■ Records drawn from a dataset ■
BEGIN

`config.mk`:
```
export PLATFORM = sky130hd
export DESIGN_NAME = hcfr_force
export DESIGN_NICKNAME = d
export VERILOG_FILES = /design/src/rtl/hcfr_pkg.sv /design/src/rtl/hcfr_force.sv
export SDC_FILE = /design/constraint.sdc
export NUM_CORES = 2
export LEC_CHECK = 0
export BUFFER_PORTS_ARGS = -buffer_cell sky130_fd_sc_hd__buf_2
export CELL_PAD_IN_SITES_DETAIL_PLACEMENT = 1
export CELL_PAD_IN_SITES_GLOBAL_PLACEMENT = 1
export CORE_ASPECT_RATIO = 0.6
export CORE_MARGIN = 2
export CORE_UTILIZATION = 34
export DETAILED_ROUTE_END_ITERATION = 8
export PLACE_DENSITY = 0.68
export SYNTH_ARGS = -nofsm -noshare
export SYNTH_HDL_FRONTEND = slang
export SYNTH_SLANG_ARGS = --single-unit
```
`constraint.sdc`:
```
create_clock -name clock -period 22 [get_ports clock]
set_input_delay 4.4 -clock clock [delete_from_list [all_inputs] [get_ports clock]]
set_output_delay 4.4 -clock clock [all_outputs]
set_load 0.005 [all_outputs]
```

END

■ What is being asked ■
Write out the entries verbatim, all of them.

■ Your response ■
`config.mk`:
```
export PLATFORM = sky130hd
export DESIGN_NAME = hcfr_force
export DESIGN_NICKNAME = d
export VERILOG_FILES = /design/src/rtl/hcfr_pkg.sv /design/src/rtl/hcfr_force.sv
export SDC_FILE = /design/constraint.sdc
export NUM_CORES = 2
export LEC_CHECK = 0
export BUFFER_PORTS_ARGS = -buffer_cell sky130_fd_sc_hd__buf_2
export CELL_PAD_IN_SITES_DETAIL_PLACEMENT = 1
export CELL_PAD_IN_SITES_GLOBAL_PLACEMENT = 1
export CORE_ASPECT_RATIO = 0.6
export CORE_MARGIN = 2
export CORE_UTILIZATION = 34
export DETAILED_ROUTE_END_ITERATION = 8
export PLACE_DENSITY = 0.68
export SYNTH_ARGS = -nofsm -noshare
export SYNTH_HDL_FRONTEND = slang
export SYNTH_SLANG_ARGS = --single-unit
```
`constraint.sdc`:
```
create_clock -name clock -period 22 [get_ports clock]
set_input_delay 4.4 -clock clock [delete_from_list [all_inputs] [get_ports clock]]
set_output_delay 4.4 -clock clock [all_outputs]
set_load 0.005 [all_outputs]
```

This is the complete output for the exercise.